__Exercise__. After finding the line with "Mean area per" in the data below, set down exactly each line through the one with "Hold Crit Endpoint", inclusive, and stop there.

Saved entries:
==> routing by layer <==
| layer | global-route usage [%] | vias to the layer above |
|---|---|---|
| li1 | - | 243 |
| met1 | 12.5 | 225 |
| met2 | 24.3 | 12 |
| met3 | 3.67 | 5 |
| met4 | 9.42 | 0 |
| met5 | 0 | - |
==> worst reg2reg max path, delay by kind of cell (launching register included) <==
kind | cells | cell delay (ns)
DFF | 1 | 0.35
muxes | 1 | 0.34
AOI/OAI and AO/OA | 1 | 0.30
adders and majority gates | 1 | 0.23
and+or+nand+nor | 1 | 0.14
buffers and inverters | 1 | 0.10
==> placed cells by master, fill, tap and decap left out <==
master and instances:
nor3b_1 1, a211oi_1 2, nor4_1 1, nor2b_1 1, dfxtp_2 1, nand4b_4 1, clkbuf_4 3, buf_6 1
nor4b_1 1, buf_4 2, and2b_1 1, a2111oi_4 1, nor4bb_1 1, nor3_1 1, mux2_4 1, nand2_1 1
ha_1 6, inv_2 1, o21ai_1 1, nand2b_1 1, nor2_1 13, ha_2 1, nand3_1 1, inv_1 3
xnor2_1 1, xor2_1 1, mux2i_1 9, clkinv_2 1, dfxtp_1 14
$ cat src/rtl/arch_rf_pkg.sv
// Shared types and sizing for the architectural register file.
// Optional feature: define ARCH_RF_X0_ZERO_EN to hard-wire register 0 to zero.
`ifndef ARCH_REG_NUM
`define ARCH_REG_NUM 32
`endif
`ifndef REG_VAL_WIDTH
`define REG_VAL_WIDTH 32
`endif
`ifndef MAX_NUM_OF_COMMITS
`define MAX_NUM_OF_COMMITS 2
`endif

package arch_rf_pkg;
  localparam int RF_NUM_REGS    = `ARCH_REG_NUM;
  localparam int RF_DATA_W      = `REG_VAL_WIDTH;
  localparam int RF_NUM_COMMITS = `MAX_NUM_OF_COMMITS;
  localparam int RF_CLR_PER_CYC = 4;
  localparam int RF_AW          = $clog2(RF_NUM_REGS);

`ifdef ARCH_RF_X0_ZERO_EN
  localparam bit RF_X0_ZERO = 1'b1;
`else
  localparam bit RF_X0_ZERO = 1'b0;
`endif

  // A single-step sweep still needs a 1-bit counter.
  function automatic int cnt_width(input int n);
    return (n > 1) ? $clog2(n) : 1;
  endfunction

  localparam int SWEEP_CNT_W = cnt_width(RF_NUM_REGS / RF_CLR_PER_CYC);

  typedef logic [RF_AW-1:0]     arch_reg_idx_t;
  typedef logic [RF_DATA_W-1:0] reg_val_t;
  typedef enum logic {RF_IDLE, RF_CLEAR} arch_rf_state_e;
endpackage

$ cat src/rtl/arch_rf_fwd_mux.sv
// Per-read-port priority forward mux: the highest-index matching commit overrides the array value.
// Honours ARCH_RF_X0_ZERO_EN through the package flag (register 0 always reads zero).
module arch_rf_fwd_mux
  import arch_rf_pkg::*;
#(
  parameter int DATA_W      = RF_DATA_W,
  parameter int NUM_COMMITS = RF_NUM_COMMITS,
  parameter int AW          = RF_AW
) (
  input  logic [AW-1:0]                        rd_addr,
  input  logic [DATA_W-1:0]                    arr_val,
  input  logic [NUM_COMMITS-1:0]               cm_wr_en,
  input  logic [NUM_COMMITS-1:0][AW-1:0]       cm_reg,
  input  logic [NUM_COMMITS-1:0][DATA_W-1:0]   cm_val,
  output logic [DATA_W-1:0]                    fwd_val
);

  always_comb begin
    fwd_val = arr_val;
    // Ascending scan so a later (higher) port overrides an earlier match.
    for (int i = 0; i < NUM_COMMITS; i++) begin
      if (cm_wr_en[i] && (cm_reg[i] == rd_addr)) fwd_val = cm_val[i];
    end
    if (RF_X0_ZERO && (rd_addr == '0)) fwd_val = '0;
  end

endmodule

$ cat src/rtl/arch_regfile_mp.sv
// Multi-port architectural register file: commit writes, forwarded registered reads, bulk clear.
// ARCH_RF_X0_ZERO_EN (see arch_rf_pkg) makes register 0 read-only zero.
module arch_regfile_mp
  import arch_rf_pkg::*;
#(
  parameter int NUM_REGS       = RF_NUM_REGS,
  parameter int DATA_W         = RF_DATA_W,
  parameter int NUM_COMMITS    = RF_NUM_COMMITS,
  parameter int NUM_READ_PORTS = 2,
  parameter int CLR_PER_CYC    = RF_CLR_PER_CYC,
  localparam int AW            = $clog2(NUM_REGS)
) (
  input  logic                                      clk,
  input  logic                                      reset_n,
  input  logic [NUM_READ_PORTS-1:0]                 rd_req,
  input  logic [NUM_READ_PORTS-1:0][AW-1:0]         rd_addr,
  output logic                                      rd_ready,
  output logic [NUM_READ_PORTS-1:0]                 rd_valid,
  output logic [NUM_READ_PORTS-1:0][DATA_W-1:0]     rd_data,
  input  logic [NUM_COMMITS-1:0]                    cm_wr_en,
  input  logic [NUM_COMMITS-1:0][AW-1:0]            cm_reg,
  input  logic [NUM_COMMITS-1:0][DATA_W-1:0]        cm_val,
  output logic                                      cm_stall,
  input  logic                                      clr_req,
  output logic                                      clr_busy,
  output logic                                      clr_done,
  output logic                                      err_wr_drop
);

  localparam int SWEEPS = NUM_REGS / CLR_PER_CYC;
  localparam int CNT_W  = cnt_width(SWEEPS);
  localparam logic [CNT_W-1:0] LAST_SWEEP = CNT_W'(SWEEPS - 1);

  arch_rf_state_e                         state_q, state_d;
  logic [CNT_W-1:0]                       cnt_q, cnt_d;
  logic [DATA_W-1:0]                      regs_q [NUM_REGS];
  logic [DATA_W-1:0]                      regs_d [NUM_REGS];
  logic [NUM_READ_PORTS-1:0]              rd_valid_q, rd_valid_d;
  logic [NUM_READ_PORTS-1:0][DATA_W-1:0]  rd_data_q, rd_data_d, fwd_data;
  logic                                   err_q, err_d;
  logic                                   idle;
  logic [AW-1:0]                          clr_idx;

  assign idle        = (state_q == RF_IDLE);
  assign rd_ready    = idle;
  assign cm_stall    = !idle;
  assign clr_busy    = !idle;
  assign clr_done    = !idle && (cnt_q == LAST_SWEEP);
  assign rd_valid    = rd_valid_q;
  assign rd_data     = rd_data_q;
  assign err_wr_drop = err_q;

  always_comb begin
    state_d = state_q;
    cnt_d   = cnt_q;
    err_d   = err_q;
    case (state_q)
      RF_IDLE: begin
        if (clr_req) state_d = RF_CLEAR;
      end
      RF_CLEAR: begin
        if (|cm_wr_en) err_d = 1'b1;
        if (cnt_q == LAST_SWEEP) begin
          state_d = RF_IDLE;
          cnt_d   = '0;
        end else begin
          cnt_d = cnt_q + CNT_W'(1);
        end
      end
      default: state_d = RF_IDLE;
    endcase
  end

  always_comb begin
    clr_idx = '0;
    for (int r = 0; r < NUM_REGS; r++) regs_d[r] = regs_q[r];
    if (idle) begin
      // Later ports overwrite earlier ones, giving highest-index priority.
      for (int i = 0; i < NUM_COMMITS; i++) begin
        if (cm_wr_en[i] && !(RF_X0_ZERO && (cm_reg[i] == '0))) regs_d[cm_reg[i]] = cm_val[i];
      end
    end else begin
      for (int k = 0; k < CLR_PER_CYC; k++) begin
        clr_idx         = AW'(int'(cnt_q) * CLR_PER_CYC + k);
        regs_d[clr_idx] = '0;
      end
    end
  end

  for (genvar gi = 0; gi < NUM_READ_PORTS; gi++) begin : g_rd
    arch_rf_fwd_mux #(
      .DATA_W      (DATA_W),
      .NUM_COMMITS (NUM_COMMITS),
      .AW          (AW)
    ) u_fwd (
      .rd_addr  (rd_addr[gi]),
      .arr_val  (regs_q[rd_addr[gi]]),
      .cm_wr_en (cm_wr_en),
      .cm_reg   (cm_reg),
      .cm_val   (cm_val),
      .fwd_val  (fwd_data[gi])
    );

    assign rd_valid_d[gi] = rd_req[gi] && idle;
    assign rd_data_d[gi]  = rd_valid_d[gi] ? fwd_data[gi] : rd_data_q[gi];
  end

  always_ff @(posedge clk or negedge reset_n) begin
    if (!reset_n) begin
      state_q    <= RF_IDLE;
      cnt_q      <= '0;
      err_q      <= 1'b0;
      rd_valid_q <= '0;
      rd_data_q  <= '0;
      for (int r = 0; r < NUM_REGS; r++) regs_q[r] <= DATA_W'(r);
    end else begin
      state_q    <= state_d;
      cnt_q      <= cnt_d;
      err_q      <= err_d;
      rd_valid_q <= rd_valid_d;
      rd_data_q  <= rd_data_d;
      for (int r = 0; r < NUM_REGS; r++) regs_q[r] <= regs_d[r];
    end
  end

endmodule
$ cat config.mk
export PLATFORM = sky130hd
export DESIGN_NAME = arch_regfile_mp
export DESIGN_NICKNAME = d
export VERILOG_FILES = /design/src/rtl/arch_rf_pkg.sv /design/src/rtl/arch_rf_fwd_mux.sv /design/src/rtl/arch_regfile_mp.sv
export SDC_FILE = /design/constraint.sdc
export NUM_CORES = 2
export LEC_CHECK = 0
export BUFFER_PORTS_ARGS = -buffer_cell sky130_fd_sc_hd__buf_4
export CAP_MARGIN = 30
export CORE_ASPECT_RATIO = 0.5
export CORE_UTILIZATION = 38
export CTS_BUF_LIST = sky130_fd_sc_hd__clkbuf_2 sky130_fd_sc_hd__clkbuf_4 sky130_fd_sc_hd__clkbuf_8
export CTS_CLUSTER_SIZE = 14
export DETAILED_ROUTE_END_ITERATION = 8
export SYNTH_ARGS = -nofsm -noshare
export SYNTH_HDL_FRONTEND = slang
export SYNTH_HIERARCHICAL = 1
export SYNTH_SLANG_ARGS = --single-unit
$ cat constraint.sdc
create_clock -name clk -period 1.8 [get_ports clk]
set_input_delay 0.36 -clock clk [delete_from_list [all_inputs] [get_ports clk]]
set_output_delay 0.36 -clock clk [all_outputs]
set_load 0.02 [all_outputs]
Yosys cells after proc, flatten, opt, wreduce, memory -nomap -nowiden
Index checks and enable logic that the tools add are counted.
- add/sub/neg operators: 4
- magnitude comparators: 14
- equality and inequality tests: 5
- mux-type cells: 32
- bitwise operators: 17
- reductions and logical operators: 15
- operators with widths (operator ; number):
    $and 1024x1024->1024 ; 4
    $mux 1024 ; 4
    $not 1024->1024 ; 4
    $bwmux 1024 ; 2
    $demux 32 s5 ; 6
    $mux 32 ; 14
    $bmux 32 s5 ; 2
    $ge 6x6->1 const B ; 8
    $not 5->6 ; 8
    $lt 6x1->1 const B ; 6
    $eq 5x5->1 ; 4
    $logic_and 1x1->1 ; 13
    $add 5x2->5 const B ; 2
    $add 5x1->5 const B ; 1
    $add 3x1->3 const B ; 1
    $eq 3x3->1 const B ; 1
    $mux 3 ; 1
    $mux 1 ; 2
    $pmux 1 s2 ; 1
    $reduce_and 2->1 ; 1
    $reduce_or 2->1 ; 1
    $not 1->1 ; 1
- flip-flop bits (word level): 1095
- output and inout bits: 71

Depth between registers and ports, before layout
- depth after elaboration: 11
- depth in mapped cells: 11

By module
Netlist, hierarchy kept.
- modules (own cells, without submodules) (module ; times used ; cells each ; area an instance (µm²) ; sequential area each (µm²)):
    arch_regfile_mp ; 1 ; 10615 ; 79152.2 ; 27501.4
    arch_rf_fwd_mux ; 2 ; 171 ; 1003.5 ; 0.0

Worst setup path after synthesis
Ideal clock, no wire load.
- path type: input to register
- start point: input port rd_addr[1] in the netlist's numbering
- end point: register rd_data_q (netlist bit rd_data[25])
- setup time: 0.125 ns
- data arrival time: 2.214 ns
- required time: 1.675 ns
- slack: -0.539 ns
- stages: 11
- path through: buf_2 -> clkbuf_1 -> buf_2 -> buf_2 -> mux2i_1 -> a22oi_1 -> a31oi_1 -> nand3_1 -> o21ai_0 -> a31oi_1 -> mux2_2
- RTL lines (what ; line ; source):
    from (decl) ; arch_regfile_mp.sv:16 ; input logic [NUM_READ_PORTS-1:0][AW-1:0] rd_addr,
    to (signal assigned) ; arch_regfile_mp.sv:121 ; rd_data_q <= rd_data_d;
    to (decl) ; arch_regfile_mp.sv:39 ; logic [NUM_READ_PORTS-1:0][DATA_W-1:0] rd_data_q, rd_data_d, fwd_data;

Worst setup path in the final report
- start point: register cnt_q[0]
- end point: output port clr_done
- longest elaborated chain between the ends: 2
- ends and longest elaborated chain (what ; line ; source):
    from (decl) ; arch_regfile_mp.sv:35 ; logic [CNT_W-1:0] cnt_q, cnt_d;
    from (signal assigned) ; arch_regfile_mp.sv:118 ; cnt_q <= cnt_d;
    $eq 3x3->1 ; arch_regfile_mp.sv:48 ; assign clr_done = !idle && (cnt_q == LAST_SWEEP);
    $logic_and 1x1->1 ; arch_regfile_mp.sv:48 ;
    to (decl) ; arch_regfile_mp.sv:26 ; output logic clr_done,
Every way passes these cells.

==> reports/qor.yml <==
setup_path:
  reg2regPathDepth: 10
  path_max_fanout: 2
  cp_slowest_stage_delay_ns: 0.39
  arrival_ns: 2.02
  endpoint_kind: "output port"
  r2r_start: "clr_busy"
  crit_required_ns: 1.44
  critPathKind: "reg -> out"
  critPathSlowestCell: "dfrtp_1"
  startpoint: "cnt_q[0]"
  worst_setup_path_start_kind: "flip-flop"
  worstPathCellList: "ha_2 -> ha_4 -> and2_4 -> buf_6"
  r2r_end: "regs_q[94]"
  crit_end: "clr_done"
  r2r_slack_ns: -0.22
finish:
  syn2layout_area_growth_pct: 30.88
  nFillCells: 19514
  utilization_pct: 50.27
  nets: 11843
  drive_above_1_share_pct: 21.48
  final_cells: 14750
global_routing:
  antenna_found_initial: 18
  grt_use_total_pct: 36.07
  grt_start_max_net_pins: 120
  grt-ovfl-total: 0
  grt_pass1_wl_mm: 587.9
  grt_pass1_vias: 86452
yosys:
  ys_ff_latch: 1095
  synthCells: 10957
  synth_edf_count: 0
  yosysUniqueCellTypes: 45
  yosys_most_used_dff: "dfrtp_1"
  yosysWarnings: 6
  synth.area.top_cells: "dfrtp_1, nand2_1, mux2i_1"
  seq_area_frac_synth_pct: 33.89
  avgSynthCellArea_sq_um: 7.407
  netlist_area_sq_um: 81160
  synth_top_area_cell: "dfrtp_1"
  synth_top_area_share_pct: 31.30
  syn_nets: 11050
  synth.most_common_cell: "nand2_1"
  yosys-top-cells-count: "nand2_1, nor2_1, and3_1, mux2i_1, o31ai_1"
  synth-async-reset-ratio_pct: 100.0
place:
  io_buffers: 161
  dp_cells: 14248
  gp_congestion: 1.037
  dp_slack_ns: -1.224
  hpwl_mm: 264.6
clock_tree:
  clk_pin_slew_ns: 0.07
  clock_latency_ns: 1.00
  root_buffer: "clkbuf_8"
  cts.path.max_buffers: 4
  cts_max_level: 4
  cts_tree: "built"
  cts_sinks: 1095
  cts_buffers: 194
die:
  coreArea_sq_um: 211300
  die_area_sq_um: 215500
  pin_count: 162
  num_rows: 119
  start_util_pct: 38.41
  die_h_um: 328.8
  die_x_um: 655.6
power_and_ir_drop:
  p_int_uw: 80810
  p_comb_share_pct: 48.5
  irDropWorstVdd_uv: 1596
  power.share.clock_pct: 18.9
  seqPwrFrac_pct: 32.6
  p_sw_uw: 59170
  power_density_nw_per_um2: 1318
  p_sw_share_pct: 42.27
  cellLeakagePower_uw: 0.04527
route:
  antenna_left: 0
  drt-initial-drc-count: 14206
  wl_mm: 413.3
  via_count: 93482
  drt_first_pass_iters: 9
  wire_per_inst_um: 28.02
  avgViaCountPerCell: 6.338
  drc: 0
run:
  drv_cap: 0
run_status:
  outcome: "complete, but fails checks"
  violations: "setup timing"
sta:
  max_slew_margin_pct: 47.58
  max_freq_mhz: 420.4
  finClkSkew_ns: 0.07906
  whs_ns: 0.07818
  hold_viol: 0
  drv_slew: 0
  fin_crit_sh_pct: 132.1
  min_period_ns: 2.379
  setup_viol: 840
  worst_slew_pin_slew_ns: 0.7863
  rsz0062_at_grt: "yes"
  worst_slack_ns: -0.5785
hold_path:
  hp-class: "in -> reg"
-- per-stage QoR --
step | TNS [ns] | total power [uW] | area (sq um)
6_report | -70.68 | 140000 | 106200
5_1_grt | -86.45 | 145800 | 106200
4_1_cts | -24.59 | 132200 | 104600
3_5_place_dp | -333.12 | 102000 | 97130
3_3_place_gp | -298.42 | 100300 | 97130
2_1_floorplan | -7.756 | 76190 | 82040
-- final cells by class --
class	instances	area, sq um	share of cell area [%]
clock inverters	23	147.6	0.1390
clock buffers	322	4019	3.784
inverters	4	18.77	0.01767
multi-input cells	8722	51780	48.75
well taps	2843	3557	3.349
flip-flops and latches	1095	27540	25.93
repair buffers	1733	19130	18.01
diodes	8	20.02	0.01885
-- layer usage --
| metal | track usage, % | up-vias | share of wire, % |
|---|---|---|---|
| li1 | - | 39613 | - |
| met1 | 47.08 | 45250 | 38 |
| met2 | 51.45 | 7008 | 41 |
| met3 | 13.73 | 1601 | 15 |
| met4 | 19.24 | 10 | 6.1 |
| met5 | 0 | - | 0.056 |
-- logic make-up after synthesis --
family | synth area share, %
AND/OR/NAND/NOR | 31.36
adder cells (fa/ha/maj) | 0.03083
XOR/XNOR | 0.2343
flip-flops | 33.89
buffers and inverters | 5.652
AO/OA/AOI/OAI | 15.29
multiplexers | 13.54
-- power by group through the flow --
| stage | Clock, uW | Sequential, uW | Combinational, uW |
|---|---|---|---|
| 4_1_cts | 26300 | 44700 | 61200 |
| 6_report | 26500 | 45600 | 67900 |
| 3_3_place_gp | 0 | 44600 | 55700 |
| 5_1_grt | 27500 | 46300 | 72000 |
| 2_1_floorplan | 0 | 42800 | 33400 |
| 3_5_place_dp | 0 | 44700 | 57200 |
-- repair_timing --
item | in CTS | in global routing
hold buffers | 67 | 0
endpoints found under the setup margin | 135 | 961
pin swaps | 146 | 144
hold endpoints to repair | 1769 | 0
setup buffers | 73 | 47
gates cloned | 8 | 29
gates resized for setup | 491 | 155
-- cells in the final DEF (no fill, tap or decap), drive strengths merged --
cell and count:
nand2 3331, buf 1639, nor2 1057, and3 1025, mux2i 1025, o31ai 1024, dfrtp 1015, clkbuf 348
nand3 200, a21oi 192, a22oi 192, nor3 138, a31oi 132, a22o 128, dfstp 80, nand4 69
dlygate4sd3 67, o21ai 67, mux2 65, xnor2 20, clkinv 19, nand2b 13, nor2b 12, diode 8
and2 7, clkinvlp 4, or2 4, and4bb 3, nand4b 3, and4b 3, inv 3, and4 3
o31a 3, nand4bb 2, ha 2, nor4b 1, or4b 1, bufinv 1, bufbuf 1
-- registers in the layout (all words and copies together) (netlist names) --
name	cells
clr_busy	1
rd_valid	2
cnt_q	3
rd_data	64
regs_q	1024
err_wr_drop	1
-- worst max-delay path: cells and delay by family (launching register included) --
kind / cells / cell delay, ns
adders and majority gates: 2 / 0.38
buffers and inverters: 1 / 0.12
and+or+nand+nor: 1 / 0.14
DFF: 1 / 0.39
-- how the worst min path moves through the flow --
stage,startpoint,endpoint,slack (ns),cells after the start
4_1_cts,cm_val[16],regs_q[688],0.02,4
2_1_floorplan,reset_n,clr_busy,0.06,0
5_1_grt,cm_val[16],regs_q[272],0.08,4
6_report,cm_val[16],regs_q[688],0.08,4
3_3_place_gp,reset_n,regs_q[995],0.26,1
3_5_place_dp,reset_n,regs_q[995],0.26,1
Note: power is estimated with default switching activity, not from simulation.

---

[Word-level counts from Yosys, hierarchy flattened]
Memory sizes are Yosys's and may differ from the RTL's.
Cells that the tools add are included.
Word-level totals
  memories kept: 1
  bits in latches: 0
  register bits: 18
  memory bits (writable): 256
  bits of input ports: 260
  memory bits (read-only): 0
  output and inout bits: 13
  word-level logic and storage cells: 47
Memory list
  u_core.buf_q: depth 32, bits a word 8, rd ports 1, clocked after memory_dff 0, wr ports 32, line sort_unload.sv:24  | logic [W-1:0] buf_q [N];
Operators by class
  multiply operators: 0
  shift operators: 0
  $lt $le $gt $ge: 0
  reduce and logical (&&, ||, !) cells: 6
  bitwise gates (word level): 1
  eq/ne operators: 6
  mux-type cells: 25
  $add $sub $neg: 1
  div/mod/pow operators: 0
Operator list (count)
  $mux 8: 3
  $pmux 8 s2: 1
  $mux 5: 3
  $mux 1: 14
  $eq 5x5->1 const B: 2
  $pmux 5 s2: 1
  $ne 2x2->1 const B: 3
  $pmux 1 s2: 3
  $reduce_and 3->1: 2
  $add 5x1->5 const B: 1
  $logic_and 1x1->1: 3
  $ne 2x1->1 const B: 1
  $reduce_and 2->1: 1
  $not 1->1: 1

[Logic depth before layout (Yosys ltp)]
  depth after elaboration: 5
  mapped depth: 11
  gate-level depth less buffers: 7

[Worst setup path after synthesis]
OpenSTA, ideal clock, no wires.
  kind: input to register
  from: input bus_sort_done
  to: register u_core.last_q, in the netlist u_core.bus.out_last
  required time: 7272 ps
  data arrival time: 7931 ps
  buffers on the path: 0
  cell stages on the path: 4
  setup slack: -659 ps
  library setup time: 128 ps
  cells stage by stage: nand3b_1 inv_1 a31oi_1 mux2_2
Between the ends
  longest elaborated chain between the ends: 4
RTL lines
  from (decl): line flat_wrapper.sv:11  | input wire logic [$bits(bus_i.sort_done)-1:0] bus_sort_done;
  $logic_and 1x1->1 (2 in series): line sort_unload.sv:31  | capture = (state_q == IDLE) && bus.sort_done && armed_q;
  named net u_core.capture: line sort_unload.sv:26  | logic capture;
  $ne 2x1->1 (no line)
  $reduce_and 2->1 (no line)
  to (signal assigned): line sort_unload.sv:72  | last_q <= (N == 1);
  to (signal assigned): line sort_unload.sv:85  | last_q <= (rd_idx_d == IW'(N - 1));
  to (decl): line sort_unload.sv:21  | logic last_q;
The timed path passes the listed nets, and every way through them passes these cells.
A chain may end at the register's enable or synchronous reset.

...

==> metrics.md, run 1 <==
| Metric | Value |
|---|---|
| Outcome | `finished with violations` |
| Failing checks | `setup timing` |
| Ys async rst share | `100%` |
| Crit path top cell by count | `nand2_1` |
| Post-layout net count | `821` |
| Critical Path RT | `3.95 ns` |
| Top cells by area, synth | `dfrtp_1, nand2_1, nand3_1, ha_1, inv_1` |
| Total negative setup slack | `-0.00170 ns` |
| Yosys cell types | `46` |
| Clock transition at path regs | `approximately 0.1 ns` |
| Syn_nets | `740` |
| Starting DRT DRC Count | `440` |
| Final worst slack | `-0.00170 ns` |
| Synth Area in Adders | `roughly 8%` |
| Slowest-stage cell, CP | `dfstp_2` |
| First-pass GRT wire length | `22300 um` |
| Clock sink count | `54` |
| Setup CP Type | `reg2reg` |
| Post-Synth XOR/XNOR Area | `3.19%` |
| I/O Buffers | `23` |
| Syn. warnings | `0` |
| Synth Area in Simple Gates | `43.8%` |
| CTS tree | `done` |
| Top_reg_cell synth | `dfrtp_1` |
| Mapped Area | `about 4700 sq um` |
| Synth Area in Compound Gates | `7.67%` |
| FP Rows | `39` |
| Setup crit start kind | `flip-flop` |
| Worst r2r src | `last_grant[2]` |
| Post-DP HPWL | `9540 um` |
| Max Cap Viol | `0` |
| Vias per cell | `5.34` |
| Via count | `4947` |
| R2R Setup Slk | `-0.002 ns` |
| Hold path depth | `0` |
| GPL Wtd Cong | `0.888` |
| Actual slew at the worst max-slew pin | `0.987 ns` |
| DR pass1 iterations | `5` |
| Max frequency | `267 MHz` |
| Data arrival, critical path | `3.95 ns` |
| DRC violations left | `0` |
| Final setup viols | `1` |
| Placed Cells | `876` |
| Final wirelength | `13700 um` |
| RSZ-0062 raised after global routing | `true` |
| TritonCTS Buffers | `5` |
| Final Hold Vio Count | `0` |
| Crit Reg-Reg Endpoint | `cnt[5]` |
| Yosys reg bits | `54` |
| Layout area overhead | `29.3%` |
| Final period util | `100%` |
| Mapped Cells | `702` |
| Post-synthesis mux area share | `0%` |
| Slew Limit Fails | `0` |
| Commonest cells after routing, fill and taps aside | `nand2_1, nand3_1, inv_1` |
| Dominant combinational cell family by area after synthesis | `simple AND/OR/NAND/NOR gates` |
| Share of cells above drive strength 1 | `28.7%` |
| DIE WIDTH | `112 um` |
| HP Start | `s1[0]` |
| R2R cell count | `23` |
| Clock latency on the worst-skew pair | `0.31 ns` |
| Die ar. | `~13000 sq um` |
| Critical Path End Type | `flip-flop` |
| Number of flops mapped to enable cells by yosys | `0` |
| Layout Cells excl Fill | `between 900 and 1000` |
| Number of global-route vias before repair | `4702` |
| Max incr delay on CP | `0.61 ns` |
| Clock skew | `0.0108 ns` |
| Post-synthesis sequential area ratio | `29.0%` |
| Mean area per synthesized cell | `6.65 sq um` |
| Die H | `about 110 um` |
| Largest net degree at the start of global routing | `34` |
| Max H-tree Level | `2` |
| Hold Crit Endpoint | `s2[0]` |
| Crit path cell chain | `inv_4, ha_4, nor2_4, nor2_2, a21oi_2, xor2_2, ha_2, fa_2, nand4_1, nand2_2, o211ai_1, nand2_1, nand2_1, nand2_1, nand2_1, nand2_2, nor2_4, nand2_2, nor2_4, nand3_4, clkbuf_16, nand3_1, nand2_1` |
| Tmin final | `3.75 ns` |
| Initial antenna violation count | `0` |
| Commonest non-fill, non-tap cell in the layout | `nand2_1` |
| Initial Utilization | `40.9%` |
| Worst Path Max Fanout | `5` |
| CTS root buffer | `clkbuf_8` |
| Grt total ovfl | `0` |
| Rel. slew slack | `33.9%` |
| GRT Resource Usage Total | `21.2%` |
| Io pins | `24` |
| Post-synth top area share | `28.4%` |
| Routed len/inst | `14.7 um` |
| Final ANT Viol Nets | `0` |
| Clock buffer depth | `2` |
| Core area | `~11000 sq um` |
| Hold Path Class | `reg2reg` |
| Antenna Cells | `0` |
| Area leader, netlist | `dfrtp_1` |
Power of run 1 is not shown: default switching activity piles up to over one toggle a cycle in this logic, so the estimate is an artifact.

__Answer section__.
| Mean area per synthesized cell | `6.65 sq um` |
| Die H | `about 110 um` |
| Largest net degree at the start of global routing | `34` |
| Max H-tree Level | `2` |
| Hold Crit Endpoint | `s2[0]` |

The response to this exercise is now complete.